December 10, 2019

Healthier, Safer Code with Static Analysis

By Al Crowley, TCG Principal Engineer

Sometimes good people do bad things. Occasionally a person even commits an API key to a public GitHub repository. Once in a while, that person is you—but last month that person was me. The good news is that the leaked key was only for a development instance and it was quickly caught and invalidated. The project was just ramping up and we were still getting all the best practices configured.

The incident really bumped up the priority of doing things right and it got me looking at all the good static code analysis tools and services out there. There are plenty of command line tools and a number of SaaS offerings that are free for Open Source projects. Let’s start with some basics and move our way up…

Man holding a laptop over his head waving a flag that says, "Help!".

If your interests are focused on making your code “healthier,” a good place to start is a linter. My project uses JavaScript for the client and server, so my current linter is ESLint. ESLint is very configurable and they thoughtfully provide a number of preconfigured settings. The options go from the very utilitarian that will flag likely bugs, all the way down to the annoyingly pedantic details of code formatting. If you haven’t used a linter it’s not obvious what kinds of bugs a computer can find just by reading code. It’s usually things like:

if ( counter = 10 ) { … }

This is a totally valid syntax. In the super rare case that it’s actually what you want, it’s not a good idea. The code formatting rules are totally configurable so if you want a space before open function parameters, you can set that option. I highly recommend pairing this with an IDE configured to reformat your code automatically to the spec you setup in ESLint.

For warnings and metrics with a little more nuance, take a look at Code Climate. This is one of those ‘free for open source’ services so it won’t cost you anything if you have public repositories. Code Climate will grade your code, report on test coverage, and also give you an estimate of your technical debt in hours. It’s no better at estimating than any human, but it’s still fun to see. One really interesting feature is that Code Climate will comment on pull requests noting any new code issues or big chunks of code without test coverage. This can be really useful for teams just getting started with serious code review as it puts a neutral third party in the role of throwing the first stone.

Getting into the ‘safety’ side of code analysis you will find tools that scan your dependencies and imported libraries for known vulnerabilities. In my project, we are using Snyk. This is another free service for open source repositories. You can set up Snyk to run locally on-demand, as a service in the cloud that connects to your repository, or integrated with GitHub. This is going to be more useful for some projects than others. Something like Node.js uses so, so many public libraries that it’s impossible to manage upgrades without a tool. Your particular project may not have as much of a need.

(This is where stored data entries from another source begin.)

[src/io_instr_pkg.sv]
package io_instr_pkg;

  // ----------------------------------------
  // Register bus
  // ----------------------------------------
  localparam int ADDR_W = 8;
  localparam int DATA_W = 32;
  localparam logic [ADDR_W-1:0] OFF_INSTR  = 8'h00;
  localparam logic [ADDR_W-1:0] OFF_ACC    = 8'h04;
  localparam logic [ADDR_W-1:0] OFF_TR     = 8'h08;
  localparam logic [ADDR_W-1:0] OFF_PRINT  = 8'h0C;
  localparam logic [ADDR_W-1:0] OFF_PERIPH = 8'h10;
  localparam logic [ADDR_W-1:0] OFF_DIN    = 8'h14;
  localparam logic [ADDR_W-1:0] OFF_STATUS = 8'h18;

  // ----------------------------------------
  // Word and field layout
  // ----------------------------------------
  localparam int MAG_W      = 20;
  localparam int WORD_W     = MAG_W + 1;
  localparam int SIGN_B     = MAG_W;
  localparam int NMAD_W     = 12;
  localparam int OP_LSB     = NMAD_W;
  localparam int OP_W       = 3;
  localparam int BUSY_B     = OP_W;
  localparam int ENC_W      = 10;
  localparam int AIN_SEL_W  = 7;
  localparam int AOUT_SEL_W = 6;
  localparam int DOUT_SEL_W = 10;
  localparam int DAC_MAG_W  = 11;
  localparam int DAC_W      = 12;
  localparam logic [DAC_W-1:0] DAC_MID = 12'h800;

  // ----------------------------------------
  // Types
  // ----------------------------------------
  typedef enum logic [OP_W-1:0] {
    op_none                = 3'h0,
    op_mux_analog_in       = 3'h1,
    op_mux_analog_out      = 3'h2,
    op_mux_analog_out_alt  = 3'h3,
    op_mux_discrete_out    = 3'h4,
    op_fast_print          = 3'h5
  } op_t;

  typedef enum logic [1:0] {
    st_idle = 2'b00,
    st_exec = 2'b01
  } st_t;

  typedef struct packed {
    op_t               op;
    logic [NMAD_W-1:0] addr;
  } instr_t;

  typedef struct packed {
    logic [AOUT_SEL_W-1:0] chan;
    logic [DAC_W-1:0]      code;
  } dac_cmd_t;

  typedef struct packed {
    logic [NMAD_W-1:0] addr;
    logic [WORD_W-1:0] data;
  } nm_wr_t;

  typedef struct packed {
    logic [DOUT_SEL_W-1:0] chan;
    logic                  on;
  } dout_cmd_t;

endpackage

[src/io_instr_unit.sv]
// The APB slave port and the register offsets were decided locally.
`timescale 1ns/10ps
module io_instr_unit
  import io_instr_pkg::*;
#(
  parameter int NUM_ENC = 24,
  parameter int DIN_W   = 32
) (
  // APB slave
  input  wire logic              pclk,
  input  wire logic              presetn,
  input  wire logic              psel,
  input  wire logic              penable,
  input  wire logic              pwrite,
  input  wire logic [ADDR_W-1:0] paddr,
  input  wire logic [DATA_W-1:0] pwdata,
  output logic      [DATA_W-1:0] prdata,
  output logic                   pready,
  output logic                   pslverr,
  // Shaft encoders
  input  wire logic [NUM_ENC*ENC_W-1:0] enc_gray,
  // Discrete inputs
  input  wire logic [DIN_W-1:0]  din,
  // Analog output converter
  output dac_cmd_t               dac_cmd,
  output logic                   dac_stb,
  // Number memory store
  output nm_wr_t                 nm_wr,
  output logic                   nm_stb,
  // Discrete output relays
  output dout_cmd_t              dout_cmd,
  output logic                   dout_stb,
  // Print path
  output logic      [WORD_W-1:0] print_word,
  output logic      [WORD_W-1:0] periph_word
);

  // ----------------------------------------
  // State
  // ----------------------------------------
  st_t               st_ff;
  instr_t            instr_ff;
  logic [WORD_W-1:0] acc_ff;
  logic [WORD_W-1:0] tr_ff;
  logic [WORD_W-1:0] print_ff;
  logic [WORD_W-1:0] periph_ff;
  logic [DATA_W-1:0] rdata_ff;
  dac_cmd_t          dac_ff;
  nm_wr_t            nm_ff;
  dout_cmd_t         dout_ff;
  logic              dac_stb_ff;
  logic              nm_stb_ff;
  logic              dout_stb_ff;

  // ----------------------------------------
  // Bus decode
  // ----------------------------------------
  wire        setup     = psel && !penable;
  wire        access    = psel && penable;
  wire        hit_instr = paddr == OFF_INSTR;
  wire        hit_acc   = paddr == OFF_ACC;
  wire        hit_tr    = paddr == OFF_TR;
  wire        hit_ro    = paddr == OFF_PRINT || paddr == OFF_PERIPH
                          || paddr == OFF_DIN || paddr == OFF_STATUS;
  wire        hit       = hit_instr || hit_acc || hit_tr || hit_ro;
  wire        wr_ok     = access && pwrite && hit;
  wire        wr_instr  = wr_ok && hit_instr;
  wire        wr_acc    = wr_ok && hit_acc;
  wire        wr_tr     = wr_ok && hit_tr;

  // ----------------------------------------
  // Instruction decode
  // ----------------------------------------
  wire        exec      = st_ff == st_exec;
  wire        do_ain    = exec && instr_ff.op == op_mux_analog_in;
  wire        do_aout   = exec && (instr_ff.op == op_mux_analog_out
                                   || instr_ff.op == op_mux_analog_out_alt);
  wire        do_dout   = exec && instr_ff.op == op_mux_discrete_out;
  wire        do_print  = exec && instr_ff.op == op_fast_print;
  // Address field taken only from the low word bits
  wire instr_t nxt_instr = '{op: op_t'(pwdata[OP_LSB +: OP_W]),
                             addr: pwdata[NMAD_W-1:0]};

  // ----------------------------------------
  // Gray input path
  // ----------------------------------------
  wire logic [AIN_SEL_W-1:0] ain_sel = instr_ff.addr[AIN_SEL_W-1:0];
  wire        ain_valid = 32'(ain_sel) < NUM_ENC;
  // Out-of-range selects read as zero rather than wrap onto another shaft
  wire logic [ENC_W-1:0] sel_gray =
    ain_valid ? enc_gray[32'(ain_sel)*ENC_W +: ENC_W] : '0;
  logic [ENC_W-1:0] sel_bin;

  assign sel_bin[ENC_W-1] = sel_gray[ENC_W-1];
  for (genvar gi = 0; gi < ENC_W-1; gi++) begin : g_gray
    assign sel_bin[gi] = sel_gray[gi] ^ sel_bin[gi+1];
  end

  // Positive sign, low bits cleared; binary only reaches the accumulator
  wire logic [WORD_W-1:0] nxt_acc_ain =
    {1'b0, sel_bin, {(MAG_W-ENC_W){1'b0}}};

  // ----------------------------------------
  // Analog output path
  // ----------------------------------------
  // Lower magnitude bits are dropped, never rounded
  wire logic [DAC_MAG_W-1:0] tr_top = tr_ff[MAG_W-1 -: DAC_MAG_W];
  wire logic [DAC_W-1:0] dac_mag = {1'b0, tr_top};
  wire logic [DAC_W-1:0] nxt_code =
    tr_ff[SIGN_B] ? DAC_MID - dac_mag : DAC_MID + dac_mag;
  wire dac_cmd_t nxt_dac = '{chan: instr_ff.addr[AOUT_SEL_W-1:0],
                             code: nxt_code};
  wire nm_wr_t nxt_nm = '{addr: instr_ff.addr, data: tr_ff};
  wire dout_cmd_t nxt_dout = '{chan: instr_ff.addr[DOUT_SEL_W-1:0],
                               on: acc_ff[SIGN_B]};

  // ----------------------------------------
  // Read mux
  // ----------------------------------------
  wire logic [DATA_W-1:0] status_word =
    DATA_W'({exec, instr_ff.op});
  wire logic [DATA_W-1:0] nxt_rdata =
    hit_instr  ? DATA_W'(instr_ff) :
    hit_acc    ? DATA_W'(acc_ff) :
    hit_tr     ? DATA_W'(tr_ff) :
    paddr == OFF_PRINT  ? DATA_W'(print_ff) :
    paddr == OFF_PERIPH ? DATA_W'(periph_ff) :
    paddr == OFF_DIN    ? DATA_W'(din) :
    paddr == OFF_STATUS ? status_word : '0;

  // ----------------------------------------
  // Sequencer
  // ----------------------------------------
  // One cycle of execution, in the cycle after the bus access that writes the instruction
  always_ff @(posedge pclk or negedge presetn) begin
    if (!presetn) begin
      st_ff    <= st_idle;
      instr_ff <= '{op: op_none, addr: '0};
    end else begin
      st_ff <= wr_instr ? st_exec : st_idle;
      if (wr_instr) begin
        instr_ff <= nxt_instr;
      end
    end
  end

  // ----------------------------------------
  // Processor registers
  // ----------------------------------------
  always_ff @(posedge pclk or negedge presetn) begin
    if (!presetn) begin
      acc_ff <= '0;
      tr_ff  <= '0;
    end else begin
      if (do_ain) begin
        acc_ff <= nxt_acc_ain;
      end else if (wr_acc) begin
        acc_ff <= pwdata[WORD_W-1:0];
      end
      // Analog-out never touches the transfer register
      if (wr_tr) begin
        tr_ff <= pwdata[WORD_W-1:0];
      end
    end
  end

  // ----------------------------------------
  // Outputs
  // ----------------------------------------
  always_ff @(posedge pclk or negedge presetn) begin
    if (!presetn) begin
      dac_ff      <= '0;
      nm_ff       <= '0;
      dout_ff     <= '0;
      dac_stb_ff  <= 1'b0;
      nm_stb_ff   <= 1'b0;
      dout_stb_ff <= 1'b0;
    end else begin
      dac_stb_ff  <= do_aout;
      nm_stb_ff   <= do_aout;
      dout_stb_ff <= do_dout;
      if (do_aout) begin
        dac_ff <= nxt_dac;
        nm_ff  <= nxt_nm;
      end
      if (do_dout) begin
        dout_ff <= nxt_dout;
      end
    end
  end

  always_ff @(posedge pclk or negedge presetn) begin
    if (!presetn) begin
      print_ff  <= '0;
      periph_ff <= '0;
    end else begin
      if (do_print) begin
        print_ff <= acc_ff;
      end
      periph_ff <= print_ff;
    end
  end

  always_ff @(posedge pclk or negedge presetn) begin
    if (!presetn) begin
      rdata_ff <= '0;
    end else if (setup && !pwrite) begin
      rdata_ff <= nxt_rdata;
    end
  end

  assign prdata      = rdata_ff;
  assign pready      = 1'b1;
  assign pslverr     = access && !hit;
  assign dac_cmd     = dac_ff;
  assign dac_stb     = dac_stb_ff;
  assign nm_wr       = nm_ff;
  assign nm_stb      = nm_stb_ff;
  assign dout_cmd    = dout_ff;
  assign dout_stb    = dout_stb_ff;
  assign print_word  = print_ff;
  assign periph_word = periph_ff;
endmodule // io_instr_unit

[config.mk]
export PLATFORM = sky130hd
export DESIGN_NAME = io_instr_unit
export DESIGN_NICKNAME = d
export VERILOG_FILES = /design/src/io_instr_pkg.sv /design/src/io_instr_unit.sv
export SDC_FILE = /design/constraint.sdc
export NUM_CORES = 1
export LEC_CHECK = 0
export ABC_AREA = 1
export BUFFER_PORTS_ARGS = -buffer_cell sky130_fd_sc_hd__buf_4
export CAP_MARGIN = 15
export CORE_MARGIN = 4
export CORE_UTILIZATION = 35
export DETAILED_ROUTE_END_ITERATION = 12
export HOLD_SLACK_MARGIN = 0.03
export PLACE_DENSITY_LB_ADDON = 0.15
export SYNTH_ARGS = -nofsm -noshare
export SYNTH_HDL_FRONTEND = slang
export SYNTH_SLANG_ARGS = --single-unit
[constraint.sdc]
create_clock -name pclk -period 4.1 [get_ports pclk]
set_input_delay 0 -clock pclk [delete_from_list [all_inputs] [get_ports pclk]]
set_output_delay 0 -clock pclk [all_outputs]
set_load 0.1 [all_outputs]
==> impl_metrics.toml <==
[outcome]
status = "complete, no violations"

[setup_path]
required_ns = 4.41
cpPeakStageDelay_ns = 0.56
critical_path_buf_inv_count = 2
worstSetupPathType = "reg2reg"
cp_slowest_cell = "buf_4"
crit_fanout = 74
path_common_cell = "nand3_1"
startpoint_type = "flop"
path_cells = "buf_4, buf_4, o21ai_0, o221ai_1, nand3_1, nand2_1, nand3_1, nand2_2, nand2_4, nand2_2, nand2_1, nand3_1, nand3_1, nand3_1, nand3b_1, nand3_1, nand2_1"
crit_arrival_ns = 3.69
cp_top_family = "simple AND/OR/NAND/NOR gates"
crit_path_end_kind = "flop"

[grt]
grt_max_degree = 115
grt_pass1_wl_um = 65800
antenna_found_initial = 2
track_usage_pct = 25.6
grt.overflow.total = 0
grt_pass1_vias = 11100

[timing]
max_freq_mhz = 296
slew-limit-headroom_pct = 37.8
clock_skew_ns = 0.0135
worst_pin_slew_ns = 0.933
fin_tns_setup_ns = 0
drv_slew = 0
rsz0062_at_grt = "false"
setup_viol = 0
post-route-period-util_pct = 82.5
period_needed_ns = 3.38
setup_slack_ns = 0.717
finalHoldViolCount = 0

[synth]
synth_area_leaders = "dfrtp_1, o21ai_0, nand2_1, nor2_1, o221ai_1"
synth_top_cell_area_share_pct = 45.6
yosys.area.top_type = "dfrtp_1"
yosys_warnings = 0
avgSynthCellArea_um2 = 7.64
synth_edf_count = 0
ys_seq_elements = 189
synth_cell_types = 48
ys_seq_area_share_pct = 45.6
synth_area_um2 = 10400
syn_nets = 1676
synth_async_sr_flop_share_pct = 100
synthFlopType = "dfrtp_1"
synthesis.instances = 1358

[floorplanning]
design.portCount = 458
die-area_um2 = 32500
die_w_um = 180
core_um2 = 28900
dieHeight_um = 180
start_util_pct = 35.9
rows = 62

[route]
first_pass_iters = 5
via_per_inst = 5.22
vias = 11400
drt_iter0_drc = 939
antenna_left = 0
route.detailed.drc = 0
wl_per_cell_um = 19.9
wl_um = 43600

[final_layout]
regArea_um2 = 4730
final_layout_size_suffix_gt1_share_pct = 29.5
multi_input_area_um2 = 4710
fin_nets = 2107
fill_cells = 2819
area_growth_pct = 44.2

[placed_design]
pre_cts_ws_ns = 0.770
port_buffers = 445
gp_congestion = 0.917
dp_hpwl_um = 32900

[power_and_ir_drop]
seqPwrFrac_pct = 45.6
max-vdd-ir-drop_v = 0.000302
p_leak_nw = 7.44
combPwrFrac_pct = 14.3
clkPwrFrac_pct = 40.1
p_int_mw = 3.00
p_sw_share_pct = 27.7
power_density_nw_per_um2 = 278
p_switching_mw = 1.15

[cts]
clkSlewWorstSetupHoldPaths_ns = 0.07
h-tree-depth = 4
cts_resized = 0
cts_tree = "yes"
cts_root_buffer = "clkbuf_16"
cts.sinks = 189
worstSkewPairLatency_ns = 0.43
cts_buffers = 17
clock_path_buffers = 2
cts_setup_buffers = 0

[flow_run]
maxCapViolCount = 0

[worst_hold_path]
hp-class = "in2reg"
-- flip-flops by register name, summed over array words and instances (netlist names) --
signal / count
tr_ff: 21
st_ff: 1
print_word: 21
dout_stb: 1
acc_ff: 21
prdata: 32
periph_word: 21
instr_ff: 8
dac_cmd: 17
dout_cmd: 11
nm_wr: 27
ain_sel: 7
nm_stb: 1
-- kinds of logic (layout without fill, tap and decap cells) --
| group | after synthesis | after routing | share of synthesized area [%] |
|---|---|---|---|
| compound gates | 373 | 373 | 22.0 |
| fa+ha+maj | 1 | 1 | 0.121 |
| other cells | 1 | 3 | 0.0361 |
| buf+inv | 222 | 666 | 9.24 |
| xor+xnor | 1 | 1 | 0.0844 |
| mux | 2 | 2 | 0.217 |
| simple gates | 569 | 569 | 22.8 |
| flops | 189 | 189 | 45.6 |
-- worst min-delay path: cells and delay by family --
kind                   cells  cell delay (ns)
AO/OA/AOI/OAI              2             0.19
buffers and inverters      1             0.08
AND/OR/NAND/NOR            2             0.14
-- area by class of cell --
cell class / instances / share of cell area (%)
diodes: 2 / 0.0335
clock buffers: 18 / 2.94
clock inverters: 14 / 1.08
inverters: 121 / 3.05
multi-input cells: 947 / 31.5
flip-flops and latches: 189 / 31.7
well taps: 384 / 3.21
repair buffers: 513 / 26.6
-- layout by cell type (no fill, tap or decap), types with 3 or more instances in the layout --
cell,count
clkinv_8,3
nand2_1,280
nand3_2,6
dfrtp_1,187
o2111ai_1,7
inv_1,115
buf_4,466
dlygate4sd3_1,46
a32oi_1,3
a22o_1,5
nand2_2,5
nor3_2,3
o21ai_0,213
a211oi_1,7
or2_0,3
nand3_1,86
clkinv_4,3
nor2_1,162
a21oi_1,26
o31ai_1,5
o21ai_1,10
nor2_2,3
a2bb2oi_1,6
or2_2,3
inv_8,4
clkbuf_16,17
inv_2,4
a22oi_1,4
o221ai_1,50
nor3_1,8
o22ai_1,13
nand4_1,3
a221oi_1,8
o211ai_1,10
-- synth_stat cells, types with 2 or more instances --
cell and instances:
nand3_1 86, a32oi_1 3, a32oi_2 2, inv_1 116
mux2_2 2, and3_1 2, buf_2 22, o21a_1 2
o221ai_1 50, nand2_2 5, o22ai_1 13, nand4_1 3
nand2_1 280, a22oi_1 4, or2_0 3, o211ai_1 10
nor2_1 164, buf_4 13, buf_6 6, dfrtp_1 189
inv_2 3, a2bb2oi_1 6, nand2_4 2, o31ai_1 5
o2111ai_1 7, o21ai_0 213, a22o_1 5, a221oi_1 8
buf_1 2, clkbuf_1 57, o21ai_1 10, nor3_1 11
a211oi_1 7, or2_2 3, a21oi_1 26, nand3_2 6
-- final timing paths --
path                                from  slack [ns]  depth (start not counted)              to
min                              din[14]        0.03                          5      prdata[14]
min reg2reg                print_word[2]        0.44                          0  periph_word[2]
max in group asynchronous        presetn        2.71                          3      ain_sel[1]
min in group asynchronous        presetn        0.26                          2      dac_cmd[0]
max reg2reg                   ain_sel[0]        0.72                         17      acc_ff[10]
max                           ain_sel[0]        0.72                         17      acc_ff[10]
-- layer usage --
layer / global-route usage [%] / vias up / share of wire, %
li1: - / 5443 / -
met1: 32.6 / 5439 / 41
met2: 43.8 / 471 / 50
met3: 6.24 / 60 / 7.0
met4: 6.38 / 2 / 2.5
met5: 0 / - / 0.028
-- stage by stage --
| stage | area (um^2) | hold slack (ns) | instances | util [%] | power [mW] |
|---|---|---|---|---|---|
| after floorplan | 10400 | -0.296 | 1358 | - | 2.16 |
| after global placement | 13900 | 0.211 | 2108 | 48.0 | 2.49 |
| after detailed placement | 13900 | 0.209 | 2108 | 48.0 | 2.49 |
| after CTS | 15000 | 0.0314 | 2186 | 51.7 | 4.19 |
| after global routing | 15000 | 0.0611 | 2188 | 51.7 | 4.31 |
| final | 15000 | 0.0260 | 2188 | 51.7 | 4.15 |
-- what timing repair did --
action                     CTS  global route
hold buffers                46             0
setup endpoints to repair    0             0
hold endpoints to repair   193             0
-- power by group through the flow --
stage / Combinational (mW) / Sequential (mW) / Clock (mW)
2_1_floorplan: 0.0918 / 2.06 / 0
3_3_place_gp: 0.555 / 1.93 / 0
3_5_place_dp: 0.557 / 1.93 / 0
4_1_cts: 0.596 / 1.89 / 1.70
5_1_grt: 0.633 / 1.89 / 1.78
6_report: 0.593 / 1.89 / 1.67
No activity file was read; power rests on OpenSTA's default activity.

Another security tool that would have caught my leaked API key is Git Guardian. Git Guardian will scan your commits for any string that matches an API key from the most popular services. Now granted, scanning repositories for keys is a bit like closing the barn door after the horse has bolted, but it does alert you right away. As long as you take action quickly, it should prevent any real issues unless someone is actively targeting you project.

Using all these tools won’t really speed up your project or fix every problem. It’s more of a ‘make the hard stuff easy’ kind of thing—but it’s mostly hard stuff that you didn’t have time to do before—unless your team is very disciplined. Code standards, dependency checking, and monitoring test coverage are hard to maintain when you are under time and budget pressure. My personal experience with code reviews on time-driven projects is that people really don’t want to flag code that works and request changes. Automated advice on how to write better code is most valuable when you are in the process of writing and testing the code for the first time. Putting tools in place that can do that should be a big win for your team.